#### [EXERCISE]
Using the records below, find every line that includes "probe" and copy it.

#### [DATASET RECORDS]
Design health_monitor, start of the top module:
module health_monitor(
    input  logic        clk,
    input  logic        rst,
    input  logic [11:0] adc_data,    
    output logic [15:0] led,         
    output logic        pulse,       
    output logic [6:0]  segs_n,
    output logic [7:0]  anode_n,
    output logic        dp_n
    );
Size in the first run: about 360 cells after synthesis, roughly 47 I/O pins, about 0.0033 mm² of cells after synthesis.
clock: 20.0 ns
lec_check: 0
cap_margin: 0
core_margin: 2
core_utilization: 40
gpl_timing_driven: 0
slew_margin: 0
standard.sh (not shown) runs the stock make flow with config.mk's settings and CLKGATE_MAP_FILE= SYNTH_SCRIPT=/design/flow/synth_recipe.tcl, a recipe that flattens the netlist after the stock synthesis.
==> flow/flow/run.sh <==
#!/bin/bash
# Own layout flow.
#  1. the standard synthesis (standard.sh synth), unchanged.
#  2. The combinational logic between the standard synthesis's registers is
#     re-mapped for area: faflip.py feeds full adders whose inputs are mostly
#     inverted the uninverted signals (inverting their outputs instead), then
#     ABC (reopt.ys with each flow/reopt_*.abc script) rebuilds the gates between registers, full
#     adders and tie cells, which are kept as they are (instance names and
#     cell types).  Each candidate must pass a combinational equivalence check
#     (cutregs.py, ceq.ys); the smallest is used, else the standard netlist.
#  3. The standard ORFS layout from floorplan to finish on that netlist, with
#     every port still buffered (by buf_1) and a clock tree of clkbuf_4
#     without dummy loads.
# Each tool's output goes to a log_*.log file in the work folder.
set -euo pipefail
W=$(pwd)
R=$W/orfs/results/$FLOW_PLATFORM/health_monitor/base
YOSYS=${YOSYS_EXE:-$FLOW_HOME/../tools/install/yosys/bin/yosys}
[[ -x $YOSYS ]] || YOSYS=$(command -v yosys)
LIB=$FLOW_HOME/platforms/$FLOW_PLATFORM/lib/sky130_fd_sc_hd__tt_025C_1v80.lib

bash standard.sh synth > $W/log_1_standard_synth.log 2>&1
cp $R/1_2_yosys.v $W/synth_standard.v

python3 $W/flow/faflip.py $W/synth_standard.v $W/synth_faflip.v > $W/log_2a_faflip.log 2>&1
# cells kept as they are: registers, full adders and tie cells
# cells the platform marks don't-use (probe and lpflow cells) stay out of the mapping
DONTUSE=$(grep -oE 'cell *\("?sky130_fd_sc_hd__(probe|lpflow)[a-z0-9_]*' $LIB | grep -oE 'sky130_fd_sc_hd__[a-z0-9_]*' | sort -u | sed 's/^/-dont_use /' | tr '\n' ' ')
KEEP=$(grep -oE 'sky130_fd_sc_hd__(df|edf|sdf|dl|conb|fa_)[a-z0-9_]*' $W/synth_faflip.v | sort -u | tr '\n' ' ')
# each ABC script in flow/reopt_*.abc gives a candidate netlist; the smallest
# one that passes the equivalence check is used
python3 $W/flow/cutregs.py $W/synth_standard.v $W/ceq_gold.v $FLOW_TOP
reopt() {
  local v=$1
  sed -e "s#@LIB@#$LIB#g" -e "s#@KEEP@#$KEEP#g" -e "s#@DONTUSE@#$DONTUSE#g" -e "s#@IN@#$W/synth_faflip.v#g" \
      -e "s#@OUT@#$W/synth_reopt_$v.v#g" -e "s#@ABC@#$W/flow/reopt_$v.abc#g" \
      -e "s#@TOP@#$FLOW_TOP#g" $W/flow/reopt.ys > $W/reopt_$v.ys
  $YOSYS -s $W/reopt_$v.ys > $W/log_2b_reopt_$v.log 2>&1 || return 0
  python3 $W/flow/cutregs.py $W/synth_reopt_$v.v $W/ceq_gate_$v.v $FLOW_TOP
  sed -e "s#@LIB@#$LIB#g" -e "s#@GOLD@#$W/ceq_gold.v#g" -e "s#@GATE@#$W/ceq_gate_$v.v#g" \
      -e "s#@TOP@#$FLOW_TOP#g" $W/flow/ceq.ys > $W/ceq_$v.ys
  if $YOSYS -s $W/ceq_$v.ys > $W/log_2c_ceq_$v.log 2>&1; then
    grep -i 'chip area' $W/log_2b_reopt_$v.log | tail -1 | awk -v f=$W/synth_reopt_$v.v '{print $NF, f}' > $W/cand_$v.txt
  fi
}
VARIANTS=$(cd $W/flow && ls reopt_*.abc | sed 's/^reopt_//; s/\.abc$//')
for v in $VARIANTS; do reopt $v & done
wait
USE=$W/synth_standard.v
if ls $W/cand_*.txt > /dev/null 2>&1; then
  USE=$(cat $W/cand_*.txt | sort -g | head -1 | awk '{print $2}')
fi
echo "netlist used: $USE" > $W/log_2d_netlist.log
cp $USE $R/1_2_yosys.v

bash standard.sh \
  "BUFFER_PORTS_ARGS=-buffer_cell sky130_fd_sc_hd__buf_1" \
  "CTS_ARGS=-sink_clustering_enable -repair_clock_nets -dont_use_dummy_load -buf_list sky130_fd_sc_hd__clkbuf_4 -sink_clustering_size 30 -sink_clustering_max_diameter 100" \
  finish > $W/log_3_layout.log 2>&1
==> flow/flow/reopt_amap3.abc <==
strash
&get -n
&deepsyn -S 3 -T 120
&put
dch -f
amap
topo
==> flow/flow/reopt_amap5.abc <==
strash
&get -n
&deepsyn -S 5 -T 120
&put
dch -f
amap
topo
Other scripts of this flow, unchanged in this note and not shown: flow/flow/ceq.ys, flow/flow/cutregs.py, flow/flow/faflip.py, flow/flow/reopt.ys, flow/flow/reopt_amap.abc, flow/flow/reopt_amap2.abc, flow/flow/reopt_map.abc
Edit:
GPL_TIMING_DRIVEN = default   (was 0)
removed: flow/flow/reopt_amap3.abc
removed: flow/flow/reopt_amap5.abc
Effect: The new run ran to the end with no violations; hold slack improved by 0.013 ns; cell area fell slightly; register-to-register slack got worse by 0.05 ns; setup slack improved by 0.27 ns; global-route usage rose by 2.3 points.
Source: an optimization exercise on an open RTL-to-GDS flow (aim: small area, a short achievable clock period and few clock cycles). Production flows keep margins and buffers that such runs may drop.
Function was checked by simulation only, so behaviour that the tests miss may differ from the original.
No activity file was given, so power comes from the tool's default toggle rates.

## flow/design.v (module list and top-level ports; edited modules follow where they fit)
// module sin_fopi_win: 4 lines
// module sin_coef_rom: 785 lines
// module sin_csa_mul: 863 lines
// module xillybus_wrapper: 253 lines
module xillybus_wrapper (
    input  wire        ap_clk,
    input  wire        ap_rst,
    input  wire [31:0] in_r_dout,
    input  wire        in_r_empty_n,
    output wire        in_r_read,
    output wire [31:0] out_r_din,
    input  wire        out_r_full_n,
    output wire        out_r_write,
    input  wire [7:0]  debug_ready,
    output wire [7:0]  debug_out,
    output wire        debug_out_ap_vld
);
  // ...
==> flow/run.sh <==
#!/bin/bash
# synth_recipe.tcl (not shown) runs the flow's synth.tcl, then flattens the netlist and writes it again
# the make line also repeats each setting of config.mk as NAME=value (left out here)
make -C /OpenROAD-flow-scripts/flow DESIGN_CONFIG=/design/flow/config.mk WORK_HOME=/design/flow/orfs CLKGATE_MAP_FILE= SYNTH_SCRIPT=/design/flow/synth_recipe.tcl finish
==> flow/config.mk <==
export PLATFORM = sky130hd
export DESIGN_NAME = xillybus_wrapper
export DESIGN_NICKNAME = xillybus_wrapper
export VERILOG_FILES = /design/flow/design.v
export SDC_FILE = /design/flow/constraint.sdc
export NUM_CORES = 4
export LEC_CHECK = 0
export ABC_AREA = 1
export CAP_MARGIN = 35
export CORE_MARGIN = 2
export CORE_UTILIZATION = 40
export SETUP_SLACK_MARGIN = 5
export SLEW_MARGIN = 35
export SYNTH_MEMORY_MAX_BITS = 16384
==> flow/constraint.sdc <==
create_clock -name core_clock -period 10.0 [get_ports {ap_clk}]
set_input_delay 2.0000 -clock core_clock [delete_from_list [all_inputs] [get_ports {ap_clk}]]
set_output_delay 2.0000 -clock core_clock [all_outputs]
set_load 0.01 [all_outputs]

#### [THE COMPLETED TASK]
# cells the platform marks don't-use (probe and lpflow cells) stay out of the mapping
DONTUSE=$(grep -oE 'cell *\("?sky130_fd_sc_hd__(probe|lpflow)[a-z0-9_]*' $LIB | grep -oE 'sky130_fd_sc_hd__[a-z0-9_]*' | sort -u | sed 's/^/-dont_use /' | tr '\n' ' ')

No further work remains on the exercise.